🤖 AI Summary
Multimodal large language models (MLLMs) are vulnerable to text-driven multimodal jailbreaking attacks; existing defenses remain limited because they fail to localize token-level vulnerability origins. This paper proposes a training-free, inference-time dynamic pruning–recovery defense mechanism: leveraging multimodal attention analysis, it precisely identifies and prunes fewer than 1% of harmful visual tokens in early layers that dominate jailbreaking behavior, then restores benign features in deeper layers to disrupt the jailbreaking pathway. The method requires no safety fine-tuning, incurs low computational overhead, and avoids over-defense.
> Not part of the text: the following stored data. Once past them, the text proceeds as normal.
==> config.mk <==
export PLATFORM = sky130hd
export DESIGN_NAME = als_mul
export DESIGN_NICKNAME = d
export VERILOG_FILES = /design/src/hdl/als_pkg.sv /design/src/hdl/als_mul.sv
export SDC_FILE = /design/constraint.sdc
export NUM_CORES = 2
export LEC_CHECK = 0
export ABC_AREA = 1
export BUFFER_PORTS_ARGS = -buffer_cell sky130_fd_sc_hd__buf_2
export CORE_MARGIN = 4
export CORE_UTILIZATION = 40
export DETAILED_ROUTE_END_ITERATION = 12
export GPL_TIMING_DRIVEN = 0
export HOLD_SLACK_MARGIN = 0.1
export SETUP_SLACK_MARGIN = 0.5
export SLEW_MARGIN = 0
export SYNTH_ARGS = -nofsm -noshare
export SYNTH_HDL_FRONTEND = slang
export SYNTH_SLANG_ARGS = --single-unit
==> constraint.sdc <==
create_clock -name aclk -period 8.1 [get_ports aclk]
set_clock_uncertainty 0.1 [all_clocks]
set_input_delay 0.405 -clock aclk [delete_from_list [all_inputs] [get_ports aclk]]
set_output_delay 0.405 -clock aclk [all_outputs]
set_load 0.01 [all_outputs]
==> src/hdl/als_pkg.sv <==
// ----------------------------------------------------------------------------
// als_pkg
// Shared sizes, codes and helper functions of the arc length spline evaluator.
// ----------------------------------------------------------------------------
package als_pkg;

    localparam int MAX_SEGMENTS = 64;
    localparam int SEG_AW       = $clog2(MAX_SEGMENTS + 1);
    localparam int KW           = $clog2(MAX_SEGMENTS);
    localparam int COEF_DEPTH   = 4 * MAX_SEGMENTS;
    localparam int COEF_AW      = $clog2(COEF_DEPTH);
    localparam int MUL_W        = 33;
    localparam int CORDIC_STEPS = 17;

    localparam logic CMD_WRITE = 1'b0;
    localparam logic CMD_QUERY = 1'b1;

    localparam logic [3:0] WSEL_START = 4'd0;
    localparam logic [3:0] WSEL_X_C0  = 4'd1;
    localparam logic [3:0] WSEL_X_C3  = 4'd4;
    localparam logic [3:0] WSEL_Y_C0  = 4'd5;
    localparam logic [3:0] WSEL_Y_C3  = 4'd8;

    localparam logic signed [17:0] HALF_PI_Q16 = 18'sd102944;
    localparam logic [30:0]        CURV_SAT    = 31'h7FFF_FFFF;

    // round(atan(2^-i) * 2^16)
    function automatic logic [16:0] cordic_angle(input logic [4:0] i);
        logic [16:0] a;
        case (i)
            5'd0:    a = 17'd51472;
            5'd1:    a = 17'd30385;
            5'd2:    a = 17'd16055;
            5'd3:    a = 17'd8150;
            5'd4:    a = 17'd4091;
            5'd5:    a = 17'd2047;
            5'd6:    a = 17'd1024;
            5'd7:    a = 17'd512;
            5'd8:    a = 17'd256;
            5'd9:    a = 17'd128;
            5'd10:   a = 17'd64;
            5'd11:   a = 17'd32;
            5'd12:   a = 17'd16;
            5'd13:   a = 17'd8;
            5'd14:   a = 17'd4;
            5'd15:   a = 17'd2;
            5'd16:   a = 17'd1;
            default: a = 17'd0;
        endcase
        return a;
    endfunction

    // clamp a wide signed value into Q16.16 range
    function automatic logic signed [31:0] sat32(input logic signed [51:0] v);
        logic signed [31:0] r;
        if (v > 52'sd2147483647) begin
            r = 32'sh7FFF_FFFF;
        end else if (v < -52'sd2147483648) begin
            r = 32'sh8000_0000;
        end else begin
            r = v[31:0];
        end
        return r;
    endfunction

endpackage

==> src/hdl/als_mul.sv <==
// ----------------------------------------------------------------------------
// als_mul
// Shared signed multiplier, one registered product per cycle.
// ----------------------------------------------------------------------------
module als_mul
    import als_pkg::*;
(
    input  logic                    aclk,
    input  logic signed [MUL_W-1:0] op_a,
    input  logic signed [MUL_W-1:0] op_b,
    output logic [63:0]             prod
);

    logic signed [2*MUL_W-1:0] full;
    logic [63:0]               prod_reg;

    assign full = op_a * op_b;

    always_ff @(posedge aclk) begin
        prod_reg <= full[63:0];
    end

    assign prod = prod_reg;

endmodule

==> key figures <==
Logic synthesis
  – Most frequent cells after synthesis: inv_1 (1799), nand2_1 (1431), fa_1 (1125)
  – Largest cells by area after synthesis: fa_1 (54%), inv_1 (16%), nand2_1 (13%), ha_1 (6.3%), dfxtp_1 (3.0%)
  – Average cell area after synthesis: 7.86 um^2
  – Synth top area share: 0.536
  – Syn Nets: 6753
  – EDFF count, synth: 0
  – Top-count cell post-synth: inv_1
  – Synth Instances: 5349
  – Synth Cell Area: 42000 um^2
  – FFs w/ async S/R, synth: 0
  – Register area share after synthesis: 0.0305
  – FF+latch count, synth: 64
  – Yosys warning count: 0
  – Cell taking the most area after synthesis: fa_1
  – Ys flop type: dfxtp_1
  – Netlist cell types: 32

Critical path
  – CP dominant cell by count: fa_1
  – CP max FO: 10
  – Buf+Inv Stages, Crit Path: 8
  – Setup crit start kind: input pin
  – Worst Path Arrival: 7.73 ns
  – Critical-path top delay cell: fa_2
  – Crit path capture type: flip-flop
  – Type of the worst setup path: input pin to flip-flop
  – Worst Path Required: 8.25 ns
  – CP Depth: 25
  – Max stage delay on crit path: 0.64 ns
  – Setup crit end: prod[46]$_DFF_P_
  – CP startpoint: op_b[32]
  – CP delay by family, top: adder cells

Clock network
  – # hold bufs at CTS: 0
  – CTS Buffer Depth: 2
  – Root Driver: clkbuf_16
  – CTS tree: built
  – CTS H-tree depth: 3
  – Register clock-pin slew on the reported worst setup and hold paths: 0.06 ns
  – Total CTS buffers: 9
  – Clk sink count: 64

Outcome
  – Run status: finished, final reports clean

GRT
  – First-pass GRT wire length: 259000 um
  – Antenna violations before repair: 20
  – All-layer global routing usage: 0.329
  – Largest net degree at the start of global routing: 26
  – Vias in the first global route: 37000
  – Gr ovfl total: 0

Cells and area
  – Share of layout cells above drive strength 1: 0.0886
  – Fin nets: 6841
  – Area Growth Syn to Fin: 8.72%
  – Largest register FFs: 64

STA
  – Setup violations, final: 0
  – Worst-Margin Slew: 0.886 ns
  – Slew headroom: 0.410
  – Final Max Slew Viols: 0
  – WHS: 0.470 ns
  – Fin. Hold Viols: 0
  – Crit share post-route: 0.935
  – Fmax: 132 MHz
  – Final Critical Period: 7.57 ns
  – RSZ-0062 raised after global routing: yes

Detailed routing
  – 1st-pass router iterations: 5
  – Final wirelength: 179000 um
  – Via Count: 35000
  – DRT antenna net count: 0
  – DR WL/cell: 26.2 um
  – Drt drc: 0
  – 1st-iter DRT viols: 3171
  – Vias/cell: 5.12

Place
  – PortBufs: 65
  – Gp weighted congestion: 1.12
  – Dpl hpwl: 152000 um

Floorplan
  – Die area: 110000 um^2
  – Core area: 104000 um^2
  – Die H: 332 um
  – Row cnt: 118
  – Die width: 332 um
  – Initial Util: 0.404
  – # IOs: 131

Worst hold path
  – HP Class: input pin to flip-flop

Flow run
  – Number of max-cap violations: 0
==> metrics by stage <==
stage | setup TNS [ns] | setup slack [ns] | std cells | utilization | instance area (um^2)
6_report | 0 | 0.527 | 6836 | 0.440 | 45700
4_1_cts | 0 | 0.498 | 6821 | 0.436 | 45300
3_3_place_gp | -52.46 | -2.34 | 6794 | 0.424 | 44100
5_1_grt | 0 | 0.461 | 6825 | 0.439 | 45700
3_5_place_dp | -53.17 | -2.34 | 6794 | 0.424 | 44100
2_1_floorplan | 0 | 0.633 | 5349 | - | 42000
==> how the worst min path moves through the flow <==
stage,from,to,cells after the start
floorplan,op_a[0],prod[0]$_DFF_P_,3
global placement,prod[0]$_DFF_P_,prod[0],1
detailed placement,prod[22]$_DFF_P_,prod[22],1
CTS,op_a[0],prod[0]$_DFF_P_,3
global route,op_a[0],prod[0]$_DFF_P_,3
finish,op_a[0],prod[0]$_DFF_P_,3
==> cell families after synthesis <==
family	count (synthesis)	share of synthesized area
AND/OR/NAND/NOR	1706	0.160
buffers and inverters	2063	0.184
XOR/XNOR	36	0.00750
flip-flops	64	0.0305
adder cells (fa/ha/maj)	1337	0.599
AO/OA/AOI/OAI	143	0.0186
==> per-layer routing <==
layer | vias up | wire (um) | global-route usage | part of all wire
met4 | 12 | 14700 | 0.206 | 0.082
met2 | 1936 | 76800 | 0.493 | 0.43
met1 | 17800 | 67000 | 0.415 | 0.37
li1 | 14700 | - | - | -
met5 | - | 80 | 0 | 0.00045
met3 | 499 | 20700 | 0.101 | 0.12
==> cell usage in the layout (no fill, tap or decap), drive strengths merged <==
cell type	netlist	routed
inv	1799	1796
nand2	1446	1446
fa	1125	1125
clkbuf	261	220
ha	212	212
nor2	148	148
buf	2	133
a21oi	76	76
nand3	72	72
dfxtp	64	64
o21ai	43	43
xor2	31	31
nand4	20	20
o21bai	18	18
diode	0	14
nor3	10	10
or2	6	6
a21o	5	5
xnor2	5	5
clkinvlp	0	3
clkinv	1	3
nand3b	2	2
and3	1	1
nor4	1	1
o21a	1	1
bufinv	0	1
==> timing repair <==
| action | 4_1_cts | 5_1_grt |
|---|---|---|
| gates cloned | 1 | 0 |
| resized for setup | 379 | 244 |
| buffers inserted | 10 | 1 |
| pin swaps | 5 | 4 |
| setup endpoints to repair | 45 | 36 |
==> layout make-up <==
cell class,count,area [um^2]
Inverter,1800,6770
Clock inverter,3,40.0
Antenna cell,14,35.0
Buffer,263,1730
Timing Repair Buffer,77,415
Clock buffer,13,260
Multi-Input combinational cell,3222,33500
Fill cell,10800,58200
Tap cell,1380,1730
Sequential cell,64,1280
Power is not shown: default switching activity piles up to over one toggle a cycle in this logic, so the estimate is an artifact.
Evaluated across three mainstream MLLMs and five benchmarks, it significantly reduces jailbreaking success rates while preserving standard task performance. To our knowledge, this is the first approach to achieve token-level interpretability, efficiency, and robustness in multimodal jailbreaking defense.
📝 Abstract
By incorporating visual inputs, Multimodal Large Language Models (MLLMs) extend LLMs to support visual reasoning. However, this integration also introduces new vulnerabilities, making MLLMs susceptible to multimodal jailbreak attacks and hindering their safe deployment.Existing defense methods, including Image-to-Text Translation, Safe Prompting, and Multimodal Safety Tuning, attempt to address this by aligning multimodal inputs with LLMs' built-in safeguards.Yet, they fall short in uncovering root causes of multimodal vulnerabilities, particularly how harmful multimodal tokens trigger jailbreak in MLLMs? Consequently, they remain vulnerable to text-driven multimodal jailbreaks, often exhibiting overdefensive behaviors and imposing heavy training overhead.To bridge this gap, we present an comprehensive analysis of where, how and which harmful multimodal tokens bypass safeguards in MLLMs. Surprisingly, we find that less than 1% tokens in early-middle layers are responsible for inducing unsafe behaviors, highlighting the potential of precisely removing a small subset of harmful tokens, without requiring safety tuning, can still effectively improve safety against jailbreaks. Motivated by this, we propose Safe Prune-then-Restore (SafePTR), an training-free defense framework that selectively prunes harmful tokens at vulnerable layers while restoring benign features at subsequent layers.Without incurring additional computational overhead, SafePTR significantly enhances the safety of MLLMs while preserving efficiency. Extensive evaluations across three MLLMs and five benchmarks demonstrate SafePTR's state-of-the-art performance in mitigating jailbreak risks without compromising utility.